(Supplied records Opens)
[config.mk]
export PLATFORM = sky130hd
export DESIGN_NAME = hpcc_merge_flat
export DESIGN_NICKNAME = d
export VERILOG_FILES = /design/src/hdl/hpcc_pkg.sv /design/src/hdl/hpcc_if.sv /design/src/hdl/hpcc_merge.sv /design/src/flat_wrapper.sv
export SDC_FILE = /design/constraint.sdc
export NUM_CORES = 1
export LEC_CHECK = 0
export BUFFER_PORTS_ARGS = -buffer_cell sky130_fd_sc_hd__buf_2
export CELL_PAD_IN_SITES_DETAIL_PLACEMENT = 0
export CELL_PAD_IN_SITES_GLOBAL_PLACEMENT = 2
export CORE_ASPECT_RATIO = 0.5
export CORE_MARGIN = 3
export CORE_UTILIZATION = 40
export DETAILED_ROUTE_END_ITERATION = 16
export PLACE_DENSITY = 0.73
export SLEW_MARGIN = 30
export SYNTH_ARGS = -nofsm -noshare
export SYNTH_HDL_FRONTEND = slang
export SYNTH_SLANG_ARGS = --single-unit
[constraint.sdc]
create_clock -name clk_i -period 3.4 [get_ports clk_i]
set_input_delay 0.34 -clock clk_i [delete_from_list [all_inputs] [get_ports clk_i]]
set_output_delay 0.34 -clock clk_i [all_outputs]
set_load 0.005 [all_outputs]
[src/hdl/hpcc_pkg.sv]
// ============================================================================
// hpcc_pkg - shared types, constants and helpers of the high-pass cross filter
// Sizes of the window, line store and output queue, register indexes, and the
// clamping rules that turn raw register values into the working kernel and width.
// ============================================================================
package hpcc_pkg;

  localparam int MAX_KERNEL = 7;
  localparam int MAX_WIDTH  = 1024;

  localparam int NCH     = 3;                        // color channels per pixel
  localparam int CH_W    = 8;
  localparam int COL_W   = $clog2(MAX_WIDTH);
  localparam int ROW_W   = $clog2(MAX_KERNEL);
  localparam int ROW_MAX = MAX_KERNEL - 1;
  localparam int IDX_W   = $clog2(MAX_KERNEL);
  localparam int TOP_K   = (MAX_KERNEL - 1) | 1;
  localparam int MAX_P   = TOP_K / 2;
  localparam int P_W     = $clog2(MAX_P + 1);
  localparam int K_W     = $clog2(TOP_K + 1) + 1;
  localparam int KS_W    = 3;                        // kernel_size register
  localparam int LW_W    = 11;                       // line_width register
  localparam int SUM_W   = CH_W + 2;                 // four taps per arm step
  localparam int CW_MAX  = 2 * MAX_P * (MAX_P + 1);  // largest center weight
  localparam int CW_W    = $clog2(CW_MAX + 1);
  localparam int ACC_W   = CH_W + CW_W + 2;
  localparam int OUT_DEPTH = 8;                      // power of two
  localparam int PTR_W   = $clog2(OUT_DEPTH);
  localparam int CNT_W   = $clog2(OUT_DEPTH + 1);

  // APB
  localparam int ADDR_W = 4;
  localparam int DATA_W = 32;
  localparam int RIDX_W = ADDR_W - 2;
  localparam logic [RIDX_W-1:0] REG_KERNEL_SIZE = RIDX_W'(0);
  localparam logic [RIDX_W-1:0] REG_LINE_WIDTH  = RIDX_W'(1);
  localparam logic [RIDX_W-1:0] REG_COLOR_MODE  = RIDX_W'(2);

  localparam logic [KS_W-1:0] KS_RESET = KS_W'(3);
  localparam logic [LW_W-1:0] LW_RESET = LW_W'(1024);

  typedef logic [CH_W-1:0]             pix_t;
  typedef pix_t [NCH-1:0]              px3_t;
  typedef px3_t [MAX_KERNEL-1:0][MAX_KERNEL-1:0] win_t;    // [row][col]
  typedef pix_t [MAX_KERNEL-1:0][MAX_KERNEL-1:0] chwin_t;
  typedef px3_t [MAX_KERNEL-2:0]       lrow_t;             // one column of rows

  typedef struct packed {
    logic [K_W-1:0]  k;
    logic [P_W-1:0]  p;
    logic [LW_W-1:0] width;
  } cfg_t;

  typedef struct packed {
    logic vld;
    logic last;
  } wstat_t;

  typedef struct packed {
    pix_t c0;
    pix_t c1;
    pix_t c2;
    logic last;
  } out_t;

  function automatic logic [K_W-1:0] eff_k(input logic [KS_W-1:0] ks);
    logic [K_W-1:0] k;
    k = K_W'(ks);
    if (k < K_W'(3)) k = K_W'(3);
    if (!k[0]) k = k - K_W'(1);
    if (k > K_W'(TOP_K)) k = K_W'(TOP_K);
    return k;
  endfunction

  function automatic logic [LW_W-1:0] eff_w(input logic [LW_W-1:0] lw);
    logic [LW_W-1:0] w;
    w = lw;
    if (w < LW_W'(3)) w = LW_W'(3);
    if (32'(w) > MAX_WIDTH) w = LW_W'(MAX_WIDTH);
    return w;
  endfunction

endpackage

[src/hdl/hpcc_if.sv]


interface hpcc_out_if;
  logic              valid;
  logic              ready;
  hpcc_pkg::pix_t    chan0_out;
  hpcc_pkg::pix_t    chan1_out;
  hpcc_pkg::pix_t    chan2_out;
  logic              row_last;

  modport source (output valid, chan0_out, chan1_out, chan2_out, row_last, input ready);
  modport sink   (input valid, chan0_out, chan1_out, chan2_out, row_last, output ready);
endinterface

[src/hdl/hpcc_merge.sv]
// ============================================================================
// hpcc_merge - joins the lane results into result items and queues them
// Aligns row_last with the lanes, zeros the color lanes in gray mode, and
// grants pixel requests only while the queue has room for all in flight.
// ============================================================================
module hpcc_merge (
  input  logic                                   clk_i,
  input  logic                                   rst_ni,
  input  logic                                   issue_i,
  input  hpcc_pkg::wstat_t                       stat_i,
  input  hpcc_pkg::pix_t [hpcc_pkg::NCH-1:0]     res_i,
  input  logic                                   color_i,
  output logic                                   ready_o,
  hpcc_out_if.source                             res_o
);

  logic [1:0] vld_q, last_q;
  logic       push, pop;

  hpcc_pkg::out_t             fifo_q [hpcc_pkg::OUT_DEPTH];
  hpcc_pkg::out_t             entry;
  logic [hpcc_pkg::PTR_W-1:0] wr_ptr_q, rd_ptr_q;
  logic [hpcc_pkg::CNT_W-1:0] cnt_q, cnt_d, pend_q, pend_d;

  assign push = vld_q[1];
  assign pop  = res_o.valid && res_o.ready;

  always_comb begin
    entry.c0   = res_i[0];
    entry.c1   = color_i ? res_i[1] : '0;
    entry.c2   = color_i ? res_i[2] : '0;
    entry.last = last_q[1];
  end

  // room for every queued result and every one still in the pipeline
  assign ready_o = (hpcc_pkg::CNT_W+1)'(cnt_q) + (hpcc_pkg::CNT_W+1)'(pend_q)
                   < (hpcc_pkg::CNT_W+1)'(hpcc_pkg::OUT_DEPTH);

  assign cnt_d  = cnt_q + hpcc_pkg::CNT_W'(push) - hpcc_pkg::CNT_W'(pop);
  assign pend_d = pend_q + hpcc_pkg::CNT_W'(issue_i) - hpcc_pkg::CNT_W'(push);

  always_ff @(posedge clk_i) begin
    last_q <= {last_q[0], stat_i.last};
    if (push) begin
      fifo_q[wr_ptr_q] <= entry;
    end
  end

  always_ff @(posedge clk_i or negedge rst_ni) begin
    if (!rst_ni) begin
      vld_q    <= '0;
      wr_ptr_q <= '0;
      rd_ptr_q <= '0;
      cnt_q    <= '0;
      pend_q   <= '0;
    end else begin
      vld_q  <= {vld_q[0], stat_i.vld};
      cnt_q  <= cnt_d;
      pend_q <= pend_d;
      if (push) wr_ptr_q <= wr_ptr_q + hpcc_pkg::PTR_W'(1);
      if (pop)  rd_ptr_q <= rd_ptr_q + hpcc_pkg::PTR_W'(1);
    end
  end

  assign res_o.valid     = cnt_q != '0;
  assign res_o.chan0_out = fifo_q[rd_ptr_q].c0;
  assign res_o.chan1_out = fifo_q[rd_ptr_q].c1;
  assign res_o.chan2_out = fifo_q[rd_ptr_q].c2;
  assign res_o.row_last  = fifo_q[rd_ptr_q].last;

endmodule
(Supplied records Closes)
▶ [Assigned task]: Copy verbatim, from the listing above, each line from the one containing "export DESIGN_NICKNAME = d" down to the one containing "indexes, and the", inclusive.

▶ [Expected answer]:
export DESIGN_NICKNAME = d
export VERILOG_FILES = /design/src/hdl/hpcc_pkg.sv /design/src/hdl/hpcc_if.sv /design/src/hdl/hpcc_merge.sv /design/src/flat_wrapper.sv
export SDC_FILE = /design/constraint.sdc
export NUM_CORES = 1
export LEC_CHECK = 0
export BUFFER_PORTS_ARGS = -buffer_cell sky130_fd_sc_hd__buf_2
export CELL_PAD_IN_SITES_DETAIL_PLACEMENT = 0
export CELL_PAD_IN_SITES_GLOBAL_PLACEMENT = 2
export CORE_ASPECT_RATIO = 0.5
export CORE_MARGIN = 3
export CORE_UTILIZATION = 40
export DETAILED_ROUTE_END_ITERATION = 16
export PLACE_DENSITY = 0.73
export SLEW_MARGIN = 30
export SYNTH_ARGS = -nofsm -noshare
export SYNTH_HDL_FRONTEND = slang
export SYNTH_SLANG_ARGS = --single-unit
[constraint.sdc]
create_clock -name clk_i -period 3.4 [get_ports clk_i]
set_input_delay 0.34 -clock clk_i [delete_from_list [all_inputs] [get_ports clk_i]]
set_output_delay 0.34 -clock clk_i [all_outputs]
set_load 0.005 [all_outputs]
[src/hdl/hpcc_pkg.sv]
// ============================================================================
// hpcc_pkg - shared types, constants and helpers of the high-pass cross filter
// Sizes of the window, line store and output queue, register indexes, and the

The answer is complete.